World Blood Donor Day
Posted on 13 June 2014
The average adult body contains about five litres of blood and one donation of blood is 480ml, which means you’re donating less than 10% of your blood. This June, the South African National Blood Services (SANBS) is dedicating the entire month to increasing awareness.
Why does World Blood Donor Day fall on 14 June?
The 14 of June was the birthday of Karl Landsteiner (1868-1943), who discovered the ABO blood group and won the Nobel prize in 1930. Established in 2004, World Blood Donor Day is one of the eight official international public health campaigns marked by the World Health Organization. Countries all over the world celebrate the day to raise awareness of the need for safe, good-quality blood and blood products, while honouring the many volunteer donors.
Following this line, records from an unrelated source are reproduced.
From an optimization exercise on the open Yosys and OpenROAD flow, aimed at small area, a short achievable clock period and few clock cycles per item; shortcuts taken in it are not production practice.
No activity file was given, so power comes from the tool's default toggle rates.

## job 2196
==> module m960_conv_enc, before the edit <==
module m960_conv_enc (
    input  wire [39:0] a,         
    input  wire        ftol,      
    output wire [39:0] ma,        
    output wire [31:0] mb,        
    output wire        neg,       
    output wire        big,       
    output wire [1:0]  q          
);
    wire        fs   = a[31];
    wire [7:0]  e    = a[30:23];
    wire [22:0] t    = a[22:0];
    wire        nan  = (e == 8'hFF) && (t != 23'd0);
    wire [23:0] m    = {e != 8'd0, t};
    assign      big  = (e >= 8'd134) && !nan;
    wire        f0   = (e[7:1] == 7'b0101111);
    wire        f1   = (e[7:4] == 4'b0110);
    wire        f2   = (e[7:4] == 4'b0111);
    wire        f3   = (e[7:4] == 4'b1000) && (e[3:0] <= 4'd5);
    wire [15:0] dec  = 16'd1 << e[3:0];
    wire [39:0] fa   = f0 ? {16'd0, m} : f1 ? {10'd0, m, 6'd0} : {1'b0, m, 15'd0};
    wire [31:0] fb   = ({32{f0}} & {26'd0, dec[15:14], 4'd0}) |
                       ({32{f1}} & {16'd0, dec}) |
                       ({32{f2}} & {9'd0, dec, 7'd0}) |
                       ({32{f3}} & {3'd0, dec[5:0], 23'd0});
    wire        ys   = a[39];
    wire [38:0] d    = a[38:0] ^ a[39:1];
    wire        r1   = (d[38:23] != 16'd0);
    wire        r3   = (d[38:7] == 32'd0);
    wire [39:0] la   = r1 ? a : r3 ? {a[7:0], 32'd0} : {a[23:0], 16'd0};
    assign q = r1 ? 2'd0 : r3 ? 2'd2 : 2'd1;
    wire [38:0] pre0 = {1'b0, d[38:1]};
    wire [38:0] pre1 = pre0 | {1'b0, pre0[38:1]};
    wire [38:0] pre2 = pre1 | {2'b0, pre1[38:2]};
    wire [38:0] pre3 = pre2 | {4'b0, pre2[38:4]};
    wire [38:0] pre4 = pre3 | {8'b0, pre3[38:8]};
    wire [38:0] pre5 = pre4 | {16'b0, pre4[38:16]};
    wire [38:0] above = pre5 | {32'b0, pre5[38:32]};
    wire [38:0] h    = d & ~above;      
    wire        uz   = ~(above[0] | d[0]);
    reg  [31:0] lb;
    integer     k;
    always @* begin
        lb = 32'd0;
        for (k = 23; k <= 38; k = k + 1) lb[51-k] = lb[51-k] | h[k];    
        for (k = 7;  k <= 22; k = k + 1) lb[35-k] = lb[35-k] | h[k];    
        for (k = 0;  k <= 6;  k = k + 1) lb[19-k] = lb[19-k] | h[k];    
        lb[20] = lb[20] | uz;                                          
    end
    assign neg = ftol ? fs : ys;
    assign ma  = ftol ? fa : la;
    assign mb  = ftol ? fb : lb;
endmodule
Settings: LEC_CHECK=0, CAP_MARGIN=20, CORE_MARGIN=2, CORE_UTILIZATION=40, SLEW_MARGIN=20; clock period 15.0 ns.
standard.sh (not shown) runs the stock make flow with config.mk's settings and CLKGATE_MAP_FILE= SYNTH_SCRIPT=/design/flow/synth_recipe.tcl, a recipe that flattens the netlist after the stock synthesis.
==> flow/flow/run.sh <==
#!/bin/bash
set -euo pipefail
bash standard.sh synth > standard_synth.log 2>&1
export SETUP_SLACK_MARGIN=10.7
export BUFFER_PORTS_ARGS="-buffer_cell sky130_fd_sc_hd__buf_2"
bash standard.sh finish > standard_finish.log 2>&1
--- input diff job 2196..job 4041 ---
--- a/flow/design.v
+++ b/flow/design.v
@@ -29,23 +29,33 @@
     wire        r3   = (d[38:7] == 32'd0);
     wire [39:0] la   = r1 ? a : r3 ? {a[7:0], 32'd0} : {a[23:0], 16'd0};
     assign q = r1 ? 2'd0 : r3 ? 2'd2 : 2'd1;
-    wire [38:0] pre0 = {1'b0, d[38:1]};
-    wire [38:0] pre1 = pre0 | {1'b0, pre0[38:1]};
-    wire [38:0] pre2 = pre1 | {2'b0, pre1[38:2]};
-    wire [38:0] pre3 = pre2 | {4'b0, pre2[38:4]};
-    wire [38:0] pre4 = pre3 | {8'b0, pre3[38:8]};
-    wire [38:0] pre5 = pre4 | {16'b0, pre4[38:16]};
-    wire [38:0] above = pre5 | {32'b0, pre5[38:32]};
-    wire [38:0] h    = d & ~above;      
-    wire        uz   = ~(above[0] | d[0]);
+    function [15:0] lead16;              
+        input [15:0] w;
+        integer i;
+        reg     seen;
+        begin
+            lead16 = 16'd0;
+            seen = 1'b0;
+            for (i = 15; i >= 0; i = i - 1) begin
+                lead16[i] = w[i] && !seen;
+                seen = seen || w[i];
+            end
+        end
+    endfunction
+    wire        nz2  = (d[22:7] != 16'd0);
+    wire        nz3  = (d[6:0] != 7'd0);
+    wire [15:0] h1   = lead16(d[38:23]);
+    wire [15:0] h2   = lead16(d[22:7]) & {16{!r1}};
+    wire [15:0] h3   = lead16({d[6:0], 9'd0}) & {16{!r1 && !nz2}};
+    wire        uz   = !r1 && !nz2 && !nz3;
     reg  [31:0] lb;
     integer     k;
     always @* begin
         lb = 32'd0;
-        for (k = 23; k <= 38; k = k + 1) lb[51-k] = lb[51-k] | h[k];    
-        for (k = 7;  k <= 22; k = k + 1) lb[35-k] = lb[35-k] | h[k];    
-        for (k = 0;  k <= 6;  k = k + 1) lb[19-k] = lb[19-k] | h[k];    
-        lb[20] = lb[20] | uz;                                          
+        for (k = 23; k <= 38; k = k + 1) lb[51-k] = lb[51-k] | h1[k-23];   
+        for (k = 7;  k <= 22; k = k + 1) lb[35-k] = lb[35-k] | h2[k-7];    
+        for (k = 0;  k <= 6;  k = k + 1) lb[19-k] = lb[19-k] | h3[k+9];    
+        lb[20] = lb[20] | uz;                                             
     end
     assign neg = ftol ? fs : ys;
     assign ma  = ftol ? fa : la;
==> comparison <==
- Job 4041 vs job 2196: synthesized cell count up in job 4041
- Going from job 2196 to job 4041, number of ordinary inverters in the final layout shrank by a few percent.
- When the final numbers for job 4041 and job 2196 were put side by side, the x dimension of the die turned out to be smaller in job 2196.
- Wire length of the first global-routing pass: job 4041 vs job 2196 up 2.1 mm
- The final reports for job 4041 and job 2196 show fraction of synthesized cell area in xor and xnor cells lower in the former.
- Routed wire length: job 4041 > job 2196
- Diff job 4041 and job 2196: part of the total power dissipated in combinational logic lower in job 2196
- Compared to job 2196, job 4041 has total length of routed met2 wires 3.4% lower.
- Fmax ends up lower on job 4041.
- Compared with job 2196, job 4041 shows number of cells on the worst reg-to-reg path lower by 9.
- Cmp job 4041 vs job 2196: final cell count higher in job 4041
- Tap cell count: job 4041 and job 2196 compared, lower one is job 2196
- Looking only at normalized max-slew margin, and setting everything else aside, the lower value of job 4041 and job 2196 goes to job 4041.
- Sequential share of layout area: job 2196 vs job 4041 — no meaningful difference
No functional check of the RTL was part of any run of this note.

## re-timing with driven ports
No port has a modelled driver above. Below, the same layouts with a new extraction and two added sets of constraints.
Step 1 (the two cells are an assumption about what drives the block):
set clk [get_ports {clk}]
set_driving_cell -lib_cell sky130_fd_sc_hd__clkbuf_16 $clk
set_driving_cell -lib_cell sky130_fd_sc_hd__buf_2 [delete_from_list [all_inputs] $clk]
Step 2 adds t to the input delays and takes it off the output delays; t is the mean of the earliest and latest rising clock arrival at the registers after step 1. Input paths then give back, and output paths get back, about the clock's delay inside the block.
Three values: no drivers, after step 1, after step 2; two values: the first two.
| run | shift t [ns] | setup slack, ns | worst setup path after step 2 | worst slew at a driven data input, ns | cell pins on the clock port's net |
|---|---|---|---|---|---|
| job 2196 | 0.814 | 9.922 / 9.965 / 9.151 | input to register | 0.09 | 1 |
| job 4041 | 0.808 | 9.887 / 9.902 / 9.094 | input to register | 0.08 | 1 |
After both steps setup and hold are still met in every run listed. For job 4041, which loses most, drivers alone change the setup slack by +0.015 ns; drivers and shift together by -0.793 ns.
So why should I donate blood?
Blood carries essential nourishment to all the tissue and organs in your body – you have about 25 billion red-blood cells that are constantly regenerating. By donating blood, you could help save up to three people’s lives. Blood transfusions are given to patients undergoing surgical operations, patients with cancer or leukaemia, children with severe anaemia, accident victims and women who may have haemorrhaged as a complication of pregnancy.
What do you test for?
Every pint of blood is tested (whether you’re a first-time donor or a regular one) and is only considered safe once cleared for HIV, Hepatitis B and C, and syphilis. These infections are all transmitted by blood so make sure you’re honest on the self-exclusion questionnaire you are required to fill out with every donation.
Once your blood has been tested (and is safe to use), it’s separated into red-blood cells, platelets and plasma. The red-blood cells carry oxygen through your body, white-blood cells make antibodies and fight against any infections, and platelets control bleeding by attaching to any injured surfaces of your blood vessels. Finally, plasma is the fluid that carries all of these cells, plus proteins, clotting factors and chemicals throughout your body.
When can I donate blood?
If you’re between the ages of 16 and 65, weigh more than 50kg and lead a sexually safe lifestyle, you can apply to donate your blood. You can only donate every 56 days because that’s how long your body needs to regenerate red-blood cells. According to SANBS, the average healthy person can donate blood 330 times during their life.
Where can I donate blood?
Simply visit the SANBS website to find a fixed site near you or call 0800 11 90 31. Visit www.sanbs.org.za for more information on blood donations.
The information provided in this article was correct at the time of publishing. At Mediclinic we endeavour to provide our patients and readers with accurate and reliable information, which is why we continually review and update our content. However, due to the dynamic nature of clinical information and medicine, some information may from time to time become outdated prior to revision.